Il 22 aprile scorso l’Unesco ha ufficializzato l’ingresso del Parco Nazionale dell’Aspromonte nella Rete Mondiale Global Geopark Unesco. Il procedimento per questo prestigioso riconoscimento è nato nel 2017, ma in molti credevano che non fosse percorribile. Abbiamo intervistato Giuseppe Bombino, docente di Agraria e presentatore della candidatura in qualità di presidente del Parco Nazionale dell’Aspromonte dell’epoca.

Come è partito tutto?
Da pellegrino, escursionista e ricercatore, ho sempre ritenuto che la Natura dell’Aspromonte e, più in particolare, la sua geologia, dovessero essere intese come una profezia. L’Aspromonte è molto di più di un territorio montuoso: è un’idea svincolata da confini stabili.

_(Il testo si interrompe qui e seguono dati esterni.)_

[src/rtl/config_pkg.sv]
// Shared types and constants for the operand fetch sequencer.
package config_pkg;

    localparam int DATA_W   = 32;
    localparam int ADDR_W   = 16;
    localparam int OPCODE_W = 4;

    typedef logic [DATA_W-1:0]   data_t;
    typedef logic [2*DATA_W-1:0] w_data_t;
    typedef logic [ADDR_W-1:0]   addr_t;
    typedef logic [OPCODE_W-1:0] code_t;

    typedef struct packed {
        code_t opcode;
        addr_t addr_a;
        addr_t addr_b;
        addr_t addr_c;
    } uinstr_t;

    // Sequencer states
    typedef logic [1:0] state_t;
    localparam state_t ST_IDLE  = 2'd0;
    localparam state_t ST_ISSUE = 2'd1;
    localparam state_t ST_WAIT  = 2'd2;
    localparam state_t ST_HOLD  = 2'd3;

endpackage

[src/rtl/operand_collect.sv]
// Collects the four in-order read responses into staging registers and
// publishes A, B and the double-width C together when the last word lands.
module operand_collect
    import config_pkg::*;
(
    input  logic    clk,
    input  logic    arst_ni,
    input  logic    clr,
    input  logic    rsp_vld,
    input  data_t   rsp_data,
    output logic    done,
    output data_t   operand_a,
    output data_t   operand_b,
    output w_data_t operand_c
);

    logic [1:0] rsp_cnt;
    data_t      a_stage;
    data_t      b_stage;
    data_t      c_hi_stage;

    // The fourth response (C low word) completes the operation.
    assign done = rsp_vld && (rsp_cnt == 2'd3);

    // Response counter: selects which operand slot the next word fills.
    always_ff @(posedge clk or negedge arst_ni) begin
        if (!arst_ni) begin
            rsp_cnt <= '0;
        end else if (clr) begin
            rsp_cnt <= '0;
        end else if (rsp_vld) begin
            rsp_cnt <= rsp_cnt + 2'd1;
        end
    end

    // Stage the first three words; the last word goes straight to the output.
    always_ff @(posedge clk or negedge arst_ni) begin
        if (!arst_ni) begin
            a_stage    <= '0;
            b_stage    <= '0;
            c_hi_stage <= '0;
        end else if (rsp_vld && !clr) begin
            case (rsp_cnt)
                2'd0:    a_stage    <= rsp_data;
                2'd1:    b_stage    <= rsp_data;
                2'd2:    c_hi_stage <= rsp_data;
                default: ;
            endcase
        end
    end

    // Operand outputs only move on completion so they stay frozen otherwise.
    always_ff @(posedge clk or negedge arst_ni) begin
        if (!arst_ni) begin
            operand_a <= '0;
            operand_b <= '0;
            operand_c <= '0;
        end else if (done) begin
            operand_a <= a_stage;
            operand_b <= b_stage;
            operand_c <= {c_hi_stage, rsp_data};
        end
    end

endmodule

[src/rtl/operand_fetch_ctrl.sv]
// Operand fetch sequencer: accepts a micro-instruction, issues four reads
// (A, B, C high, C low) on a request/grant port, gathers the in-order
// responses and presents the assembled operation to the execution stage.
module operand_fetch_ctrl
    import config_pkg::*;
(
    input  logic    clk,
    input  logic    arst_ni,
    input  uinstr_t uinstr_i,
    input  logic    uinstr_valid_i,
    output logic    uinstr_ready_o,
    output logic    rd_req_o,
    output addr_t   rd_addr_o,
    input  logic    rd_gnt_i,
    input  logic    rd_data_valid_i,
    input  data_t   rd_data_i,
    output data_t   operand_a_o,
    output data_t   operand_b_o,
    output w_data_t operand_c_o,
    output code_t   op_code_o,
    output uinstr_t uinstr_o,
    output logic    op_valid_o,
    input  logic    op_ready_i,
    output logic    err_o
);

    state_t     state;
    state_t     state_nxt;
    uinstr_t    uinstr_q;
    logic [1:0] iss_cnt;
    logic       err_q;
    logic       accept;
    logic       grant;
    logic       rsp_vld;
    logic       done;

    assign accept  = (state == ST_IDLE) && uinstr_valid_i;
    assign grant   = rd_req_o && rd_gnt_i;
    // Responses are only meaningful while a fetch is outstanding.
    assign rsp_vld = rd_data_valid_i && ((state == ST_ISSUE) || (state == ST_WAIT));

    assign uinstr_ready_o = (state == ST_IDLE);
    assign rd_req_o       = (state == ST_ISSUE);
    assign op_valid_o     = (state == ST_HOLD);
    assign op_code_o      = uinstr_q.opcode;
    assign uinstr_o       = uinstr_q;
    assign err_o          = err_q;

    // Next-state logic for the fetch sequence.
    always_comb begin
        state_nxt = state;
        case (state)
            ST_IDLE:  if (uinstr_valid_i) state_nxt = ST_ISSUE;
            ST_ISSUE: if (grant && (iss_cnt == 2'd3)) state_nxt = ST_WAIT;
            ST_WAIT:  if (done) state_nxt = ST_HOLD;
            ST_HOLD:  if (op_ready_i) state_nxt = ST_IDLE;
            default:  state_nxt = ST_IDLE;
        endcase
    end

    // Read address follows the issue count; C low wraps within the address space.
    always_comb begin
        rd_addr_o = '0;
        if (rd_req_o) begin
            case (iss_cnt)
                2'd0:    rd_addr_o = uinstr_q.addr_a;
                2'd1:    rd_addr_o = uinstr_q.addr_b;
                2'd2:    rd_addr_o = uinstr_q.addr_c;
                default: rd_addr_o = uinstr_q.addr_c + addr_t'(1);
            endcase
        end
    end

    // State register.
    always_ff @(posedge clk or negedge arst_ni) begin
        if (!arst_ni) begin
            state <= ST_IDLE;
        end else begin
            state <= state_nxt;
        end
    end

    // Latch the micro-instruction and restart the issue count on acceptance.
    always_ff @(posedge clk or negedge arst_ni) begin
        if (!arst_ni) begin
            uinstr_q <= '0;
            iss_cnt  <= '0;
        end else if (accept) begin
            uinstr_q <= uinstr_i;
            iss_cnt  <= '0;
        end else if (grant) begin
            iss_cnt  <= iss_cnt + 2'd1;
        end
    end

    // Sticky flag for responses that arrive with no fetch outstanding.
    always_ff @(posedge clk or negedge arst_ni) begin
        if (!arst_ni) begin
            err_q <= 1'b0;
        end else if (rd_data_valid_i && ((state == ST_IDLE) || (state == ST_HOLD))) begin
            err_q <= 1'b1;
        end
    end

    operand_collect u_collect (
        .clk       (clk),
        .arst_ni   (arst_ni),
        .clr       (accept),
        .rsp_vld   (rsp_vld),
        .rsp_data  (rd_data_i),
        .done      (done),
        .operand_a (operand_a_o),
        .operand_b (operand_b_o),
        .operand_c (operand_c_o)
    );

endmodule

[config.mk]
export PLATFORM = sky130hd
export DESIGN_NAME = operand_fetch_ctrl
export DESIGN_NICKNAME = d
export VERILOG_FILES = /design/src/rtl/config_pkg.sv /design/src/rtl/operand_collect.sv /design/src/rtl/operand_fetch_ctrl.sv
export SDC_FILE = /design/constraint.sdc
export NUM_CORES = 1
export LEC_CHECK = 0
export ABC_CLOCK_PERIOD_IN_PS = 2240
export CELL_PAD_IN_SITES_DETAIL_PLACEMENT = 2
export CELL_PAD_IN_SITES_GLOBAL_PLACEMENT = 2
export CORE_ASPECT_RATIO = 1.4
export CORE_MARGIN = 5
export CORE_UTILIZATION = 34
export DETAILED_ROUTE_END_ITERATION = 10
export GPL_ROUTABILITY_DRIVEN = 0
export HOLD_SLACK_MARGIN = 0.1
export PLACE_DENSITY_LB_ADDON = 0.1
export REMOVE_ABC_BUFFERS = 1
export SLEW_MARGIN = 5
export SYNTH_ARGS = -nofsm -noshare
export SYNTH_HDL_FRONTEND = slang
export SYNTH_SLANG_ARGS = --single-unit
[constraint.sdc]
create_clock -name clk -period 2.24 [get_ports clk]
set_input_delay 0.448 -clock clk [delete_from_list [all_inputs] [get_ports clk]]
set_output_delay 0.448 -clock clk [all_outputs]
set_load 0.01 [all_outputs]
# Yosys cells after proc, flatten, opt, wreduce, memory -nomap -nowiden
# Index checks and enable logic that the tools add are counted.
# classes
add_sub_neg	3
eq_ne	13
mux	11
n_reduce_logical	19
# op_table
operator	count
case mux 16 bit (3 select lines)	1
adder 16 x 1 -> 16 bit, second input constant	1
two-way mux 16 bit	1
two-way mux 2 bit	8
== test 2 bit, second input constant	6
case mux 2 bit (4 select lines)	1
logical AND 1 bit	7
== test 2 x 1 -> 1 bit, second input constant	3
zero test 2 bit	3
AND reduction 2 bit	3
adder 2 x 1 -> 2 bit, second input constant	2
inequality test 2 x 1 -> 1 bit, second input constant	2
inequality test 2 bit, second input constant	2
AND reduction 4 bit	1
nonzero test 2 bit	2
logical OR 1 bit	2
zero test 1 bit	1
# totals
reg_bits	283
input_bits	90
out_inout_bits	204
word_cells	60

# Depth between registers and ports, before layout
# Gate-level depths: netlist (run 1).
# depth
ltp_word	6
ltp_mapped	8

# Hierarchy
# Synthesis (run 1) repeated with hierarchy kept, for this count alone.
# unflattened
hier_cells	774
area_unflattened_um2	11781.3
# modules_own_cells
module	instances	cells_per_inst	area_per_inst_um2	seq_area_each_um2
operand_collect	1	489	8665.8	5655.4
operand_fetch_ctrl	1	285	3115.5	1426.4

# Least setup slack after synthesis (run 1)
# OpenSTA, ideal clock, no wires.
# synth_path
path_kind	flip-flop to output port
startpoint	register uinstr_q, in the netlist uinstr_o[0]
endpoint	output port rd_addr_o[12]
t_arrival_ps	1646
required_time_ps	1792
setup_slack_ps	146
path_stages_with_launch	5
path_cell_list	dfrtp_1 ha_1 nand4_4 or4_1 a31oi_1
# synth_via
elab_chain_cells	3
# synth_lines
item	line	rtl
from (decl)	operand_fetch_ctrl.sv:29	uinstr_t uinstr_q;
from (signal assigned)	operand_fetch_ctrl.sv:89	uinstr_q <= uinstr_i;
adder 16 x 1 -> 16 bit	operand_fetch_ctrl.sv:69	default: rd_addr_o = uinstr_q.addr_c + addr_t'(1);
case mux 16 bit (3 select lines)	operand_fetch_ctrl.sv:65	case (iss_cnt)
two-way mux 16 bit	operand_fetch_ctrl.sv:64	if (rd_req_o) begin
to (decl)	operand_fetch_ctrl.sv:13	output addr_t rd_addr_o,
# No other way between the ends.

# Final worst setup path (run 1)
# layout_path
startpoint	register iss_cnt[0]
endpoint	output port rd_addr_o[9]
# layout_via
elab_chain_cells	3
word_cells_on_any_way	5
# layout_lines
item	line	rtl
from (decl)	operand_fetch_ctrl.sv:30	logic [1:0] iss_cnt;
from (signal assigned)	operand_fetch_ctrl.sv:92	iss_cnt <= iss_cnt + 2'd1;
== test 2 bit, or another cell as far along	operand_fetch_ctrl.sv:65	
case mux 16 bit (3 select lines) (*)	operand_fetch_ctrl.sv:65	
two-way mux 16 bit (*)	operand_fetch_ctrl.sv:64	
# Every way passes the cells marked *; elsewhere a longest branch is shown, timed or not.

==> results of run 1 <==
==> registers in the layout, summed over array words and instances (netlist names) <==
name / count
u_collect.rsp_cnt: 2
u_collect.a_stage: 32
iss_cnt: 2
err_o: 1
op_code_o: 4
u_collect.operand_b: 32
u_collect.operand_c: 64
u_collect.operand_a: 32
state: 2
u_collect.b_stage: 32
u_collect.c_hi_stage: 32
uinstr_o: 48
==> layout by cell type, fill, tap and decap left out, types with 4 or more instances in the layout <==
master,count
nor4_4,4
nor3_1,6
buf_12,16
buf_6,13
dfrtp_1,278
clkbuf_16,31
buf_2,15
a222oi_1,5
a22oi_2,7
o21ai_1,6
xnor2_1,4
mux2_1,26
clkdlybuf4s50_1,270
inv_2,5
nor2_1,7
dfrtp_2,5
nand2_1,23
mux2_2,249
ha_4,5
a21oi_1,11
buf_4,52
clkbuf_1,5
nand3_1,4
o31a_1,4
inv_1,10
ha_1,8
clkbuf_8,10
==> per-layer routing <==
metal	up-vias	global-route usage (%)	share of wire, %
li1	3472	-	-
met1	4096	20.4	37
met2	234	34.9	54
met3	54	4.83	6.5
met4	0	4.17	2.1
met5	-	0	0
==> how the worst min path moves through the flow <==
stage / start / end / slack, ns / depth (start not counted)
global placement: arst_ni / op_code_o[1]$_DFFE_PN0P_ / 0.37 / 1
global route: arst_ni / uinstr_o[22]$_DFFE_PN0P_ / 0.40 / 2
floorplan: arst_ni / err_o$_DFFE_PN0P_ / 0.15 / 0
detailed placement: arst_ni / uinstr_o[22]$_DFFE_PN0P_ / 0.38 / 1
CTS: arst_ni / op_code_o[1]$_DFFE_PN0P_ / 0.37 / 2
finish: arst_ni / op_code_o[1]$_DFFE_PN0P_ / 0.39 / 2
==> kinds of logic (layout without fill, tap and decap cells) <==
group	after synthesis	after routing	share of synthesized area (%)
buf+inv	61	446	2.96
other cells	0	2	0
mux	278	278	26.9
xor+xnor	6	6	0.452
simple gates	76	76	3.96
compound gates	55	55	3.17
fa+ha+maj	15	15	1.61
flops	283	283	60.9
==> layout make-up <==
cell class / instances / area [sq um] / share of cell area [%]
repair buffers: 375 / 3740 / 22.1
inverters: 15 / 56.3 / 0.332
clock buffers: 46 / 932 / 5.50
diodes: 2 / 5.00 / 0.0295
well taps: 451 / 564 / 3.33
multi-input cells: 430 / 4420 / 26.1
flip-flops and latches: 283 / 7090 / 41.8
clock inverters: 10 / 138 / 0.813
==> metrics by stage <==
| stage | setup slack (ns) | area (sq um) | hold slack (ns) |
|---|---|---|---|
| after global placement | -0.361 | 15500 | 0.370 |
| after detailed placement | -0.447 | 15500 | 0.375 |
| after global routing | -0.520 | 16900 | 0.399 |
| final | -0.440 | 16900 | 0.389 |
| after CTS | -0.400 | 16900 | 0.367 |
| after floorplan | -3.02 | 11300 | 0.152 |
==> worst max-delay path, stage by stage, from the launching register on <==
cell     delay (ns)
dfrtp_1        0.40
buf_6          0.14
buf_6          0.11
ha_4           0.20
buf_6          0.17
a22oi_1        0.18
o21ai_1        0.08
o31a_1         0.24
buf_2          0.15
==> where the power goes <==
part / switching (mW) / internal (mW) / total [mW]
registers: 1.56 / 7.53 / 9.09
logic: 4.62 / 6.38 / 11.0
clock network: 2.04 / 3.20 / 5.25
total: 8.23 / 17.1 / 25.3
==> timing repair <==
item,in CTS,in global routing
hold buffers,1,0
pin swaps,23,10
hold endpoints to repair,32,0
resized for setup,131,19
endpoints found under the setup margin,18,19
cloned,0,0
buffers inserted,17,3
==> key figures, run 1 <==
Setup path
  – Crit path launch: iss_cnt[0]$_DFFE_PN0P_
  – Critical path endpoint category: output port
  – CP Max Fanout: 9
  – CP Data Required Time: 1.79 ns
  – R2r endpoint: state[0]$_DFFE_PN0P_
  – Setup Crit Path Kind: register to output port
  – Reg-to-Reg Start: state[1]$_DFFE_PN0P_
  – Arr. time, crit path: approximately 2.2 ns
  – Cells on worst reg2reg path: 5
  – Crit path launch type: register
  – Crit path to: rd_addr_o[9]
  – R2R Setup Slk: between 0.2 and 0.3 ns

Logic synthesis
  – Cells after Synth: ~770
  – Mean Syn Cell Area: around 15 sq um
  – Count leader, synth: dfrtp_1
  – Post-synth EDFFs: 0
  – Yosys reg bits: ~280
  – Yosys top cell area share: 60.9%
  – Post-synth top cells: dfrtp_1 (283), mux2_2 (249), mux2_1 (26), nand2_1 (24), buf_2 (20)
  – Seq/Total Area, Yosys: 60.9%
  – Synth unique cells: between 40 and 50
  – Ys Warns: 0
  – Synth area leaders: dfrtp_1 (61%), mux2_2 (24%), mux2_1 (2.5%)
  – Post-synth top area cell: dfrtp_1
  – Top_reg_cell synth: dfrtp_1
  – Synthesized area: 11600 sq um
  – Async SR Flop Fraction: 100%

Timing
  – Minimum clock period: 2.68 ns
  – Slew margin rel.: 68.4%
  – Fmax: 0.373 GHz
  – Final setup skew: 0.0138 ns
  – Fin. max-slew vios: 0
  – Fin. Hold Viols: 0
  – RSZ-0062 raised after global routing: true
  – Sum Neg Setup Slack: -5.35 ns
  – Worst-Margin Slew: 0.474 ns
  – Fin worst setup slack: -0.440 ns
  – Fin crit share: 120%
  – Endpoints failing setup: 16

Finish
  – Layout cells sized above 1: 38.5%
  – Layout area overhead: 45.7%
  – # nets final: 1240
  – Fill cells: 3176
  – Post-route insts no fill: around 1600
  – Final Util: roughly 50%

Place
  – Post-Place Cells: 1535
  – IO Port Bufs: 293
  – Post-DP HPWL: around 25000 um

Detailed routing
  – Antenna violation net count after detailed routing: 0
  – Residual DRC count: 0
  – Drt wl/cell: 22.1 um
  – Routed via count: 7856
  – DR pass1 iterations: 5
  – Number of DRC markers in iteration 0: 269
  – Routed wire length: 35700 um
  – Vias per inst: 4.87

GRT
  – Vias in the first global route: 8916
  – Gr usage total: 18.4%
  – Largest net degree at the start of global routing: 73
  – Initial antenna violation count: 0
  – Global route overflow: 0
  – First-pass GRT wire length: 55300 um

Clocking
  – Clk root buf: clkbuf_16
  – Clk slew on worst S/H paths: 0.06 ns
  – Sink Count: 283
  – Clock latency on the worst-skew pair: 0.56 ns
  – CTS tree: yes
  – Max clock buf depth: 3
  – H-tree depth: 1
  – CTS Buf Count: 30

Die
  – Core Rows: 80
  – # IOs: 294
  – Initial Utilization: 34.2%
  – Die area: roughly 38000 sq um
  – Die span in y: 229 um
  – Core Box Area: 33900 sq um
  – Die Width: between 150 and 200 um

Status
  – Status: complete, but fails checks
  – Failing checks: negative setup slack

Worst hold path
  – Path category of the worst min-delay check: input pin to async pin

Pwr
  – PwrDens: 1500 nW/um^2
  – P_leak: 7.47 nW
  – Worst VDD drop: 836 uV
  – PnR Total Power: between 20 and 30 mW

Flow run
  – Maxcap violations: 0
(Power assumes the default switching activity.)
==> run 2, diff against run 1 <==
--- a/config.mk
+++ b/config.mk
@@ -5,15 +5,16 @@
 export SDC_FILE = /design/constraint.sdc
 export NUM_CORES = 1
 export LEC_CHECK = 0
+export ABC_AREA = 1
 export ABC_CLOCK_PERIOD_IN_PS = 2240
 export CELL_PAD_IN_SITES_DETAIL_PLACEMENT = 2
 export CELL_PAD_IN_SITES_GLOBAL_PLACEMENT = 2
 export CORE_ASPECT_RATIO = 1.4
 export CORE_MARGIN = 5
-export CORE_UTILIZATION = 34
+export CORE_UTILIZATION = 29
 export DETAILED_ROUTE_END_ITERATION = 10
 export GPL_ROUTABILITY_DRIVEN = 0
-export HOLD_SLACK_MARGIN = 0.1
+export HOLD_SLACK_MARGIN = 0.12
 export PLACE_DENSITY_LB_ADDON = 0.1
 export REMOVE_ABC_BUFFERS = 1
 export SLEW_MARGIN = 5
==> run 2 against run 1 <==
Compared with the run above:
- the run still ends with negative setup slack left
- core utilization fell by 7.1 points
- fmax rose by 8.2%
- setup slack improved by 0.20 ns
- critical path type unchanged
- first-iteration DRC count rose by 19%
- non-clock buffer count fell by 13
- combinational power fell by 15%
- sequential share of layout area rose by 0.30 points
- worst hold slack improved by 0.019 ns
==> key figures, run 2 <==
Finish
  – ANT cells: 0
  – Post-route insts no fill: 2185
  – Multi-input logic area: 3990 sq um
  – Commonest non-fill, non-tap cell in the layout: nand2_1
  – Most frequent cells in the layout: nand2_1 (611), dfrtp_1 (280), clkdlybuf4s50_1 (271)
  – Layout area overhead: 46.2%
  – Final Instance Area: about 17000 sq um
  – # nets final: about 1700
  – Reg with most FFs: u_collect.operand_c
  – Fill cells: 4272
  – Max reg flops: 64
  – Reg area: just over 7000 sq um
  – Layout cells sized above 1: between 10% and 20%

Logic synthesis
  – Post-synth EDFFs: 0
  – Synth unique cells: 30
  – Ys Warns: 0
  – Post-synth top area cell: dfrtp_1
  – Count leader, synth: nand2_1
  – Mean Syn Cell Area: 8.79 sq um
  – Post-synth top cells: nand2_1 (623), dfrtp_1 (283), o21ai_1 (96), inv_1 (73), o21ai_0 (60)
  – Synth area leaders: dfrtp_1 (62%), nand2_1 (20%), o21ai_1 (4.2%)
  – Cells after Synth: 1308
  – Yosys reg bits: between 200 and 300
  – Async SR Flop Fraction: 100%
  – Top_reg_cell synth: dfrtp_1
  – Synthesized area: approximately 11000 sq um
  – Seq/Total Area, Yosys: 61.6%
  – Yosys top cell area share: between 60% and 70%

Timing
  – Sum Neg Setup Slack: -2.93 ns
  – Minimum clock period: approximately 2.5 ns
  – Final setup skew: between 0.02 and 0.025 ns
  – Fin. max-slew vios: 0
  – Fmax: 0.404 GHz
  – Fin worst setup slack: -0.236 ns
  – Fin. Hold Viols: 0
  – Slew margin rel.: 69.8%
  – Hold WS: slightly above 0.4 ns
  – Fin crit share: 111%
  – RSZ-0062 raised after global routing: true
  – Endpoints failing setup: 16
  – Worst-Margin Slew: 0.452 ns

Clocking
  – Clk slew on worst S/H paths: 0.06 ns
  – CTS Buf Count: 30
  – CTS tree: yes
  – Sink Count: 283
  – H-tree depth: 1
  – Clock latency on the worst-skew pair: 0.57 ns
  – Max clock buf depth: 3
  – Clk root buf: clkbuf_16

Setup path
  – CP max stage cell: dfrtp_2
  – Critical path endpoint category: output port
  – Crit path cell chain: inv_4 -> buf_6 -> ha_4 -> buf_12 -> a221oi_1 -> nor3_1 -> buf_2
  – Crit path launch type: register
  – Setup Crit Path Kind: register to output port
  – Worst Path Buf+Inv: 4
  – CP Data Required Time: 1.79 ns
  – CP delay by family, top: buffers and inverters
  – CP Max Fanout: 8
  – Delay of the slowest cell on the worst path: 0.46 ns
  – Arr. time, crit path: ~2.0 ns

GRT
  – Vias in the first global route: 11494
  – Gr usage total: 19.0%
  – Global route overflow: 0
  – Initial antenna violation count: 0
  – First-pass GRT wire length: 65900 um
  – Largest net degree at the start of global routing: 74

Place
  – Pre-CTS setup slack: -0.133 ns
  – Post-DP HPWL: just under 30000 um
  – DP Area: 15500 sq um
  – IO Port Bufs: 293
  – Post-Place Cells: 2117

Die
  – Die span in y: 246 um
  – Die area: about 44000 sq um
  – Core Box Area: approximately 40000 sq um
  – Die Width: 178 um
  – Initial Utilization: 29.3%
  – # IOs: 294
  – Core Rows: 86

Detailed routing
  – Routed via count: roughly 10000
  – Vias per inst: 4.59
  – DR pass1 iterations: 4
  – Routed wire length: 41800 um
  – Number of DRC markers in iteration 0: 319
  – Drt wl/cell: approximately 19 um
  – Residual DRC count: 0
  – Antenna violation net count after detailed routing: 0

Pwr
  – P_leak: 8.25 nW
  – PwrDens: 1390 nW/um^2
  – Worst VDD drop: around 550 uV

Status
  – Status: complete, but fails checks
  – Failing checks: negative setup slack

Worst hold path
  – Path category of the worst min-delay check: input pin to async pin

Flow run
  – Maxcap violations: 0
==> run 2: changes by cell type after synthesis, sizes merged, moves of 8 or more <==
cell	before	now
a22oi	10	0
nand3	8	20
nor2	9	18
a21oi	14	22
clkbuf	11	31
inv	15	74
o21ai	10	156
nand2	27	627
mux2	275	0
==> run 2: report_power, final <==
group / internal, mW / switching (mW) / total (mW)
Clock: 3.19 / 2.16 / 5.35
Combinational: 4.61 / 4.71 / 9.32
Sequential: 7.17 / 1.48 / 8.65
Total: 15.0 / 8.35 / 23.3
==> run 2: cell type report <==
type | count | area share (%)
Tap cell | 528 | 3.93
Clock buffer | 44 | 5.26
Sequential cell | 283 | 42.1
Multi-Input combinational cell | 881 | 23.7
Timing Repair Buffer | 362 | 22.2
Clock inverter | 12 | 1.00
Inverter | 75 | 1.71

È una materia liquida e terranea, uno sforzo immateriale capace di divenire antropologia, cultura, filosofia, ambiente, sostanza minerale e vegetale. Insomma, l’idea del Geoparco, in realtà, non è stata pensata come se dovesse essere contenuta in un perimetro fisico, amministrativo, ma libera, aperta. Infatti, se ci pensiamo, sulla evoluzione geodinamica di questo massiccio si è intestata, nei millenni, la vicenda umana e culturale dei popoli del Mediterraneo, da cui si è formato il processo di definizione e costruzione di un paesaggio naturale e culturale pressoché unico. La candidatura dell’Aspromonte fu avanzata nel 2017 di fronte al Presidente della Rete Mondiale dei Geoparchi, il greco Nikolas Zouros ed al Coordinatore Nazionale Aniello Aloia, con una relazione che evidenziava la singolare genesi e la straordinaria geodiversità del Massiccio. Eravamo in pochi a crederci. Ma è stato proprio da quella prima audace relazione, rigorosa nei suoi contenuti scientifici, che è cominciato questo avvincente cammino.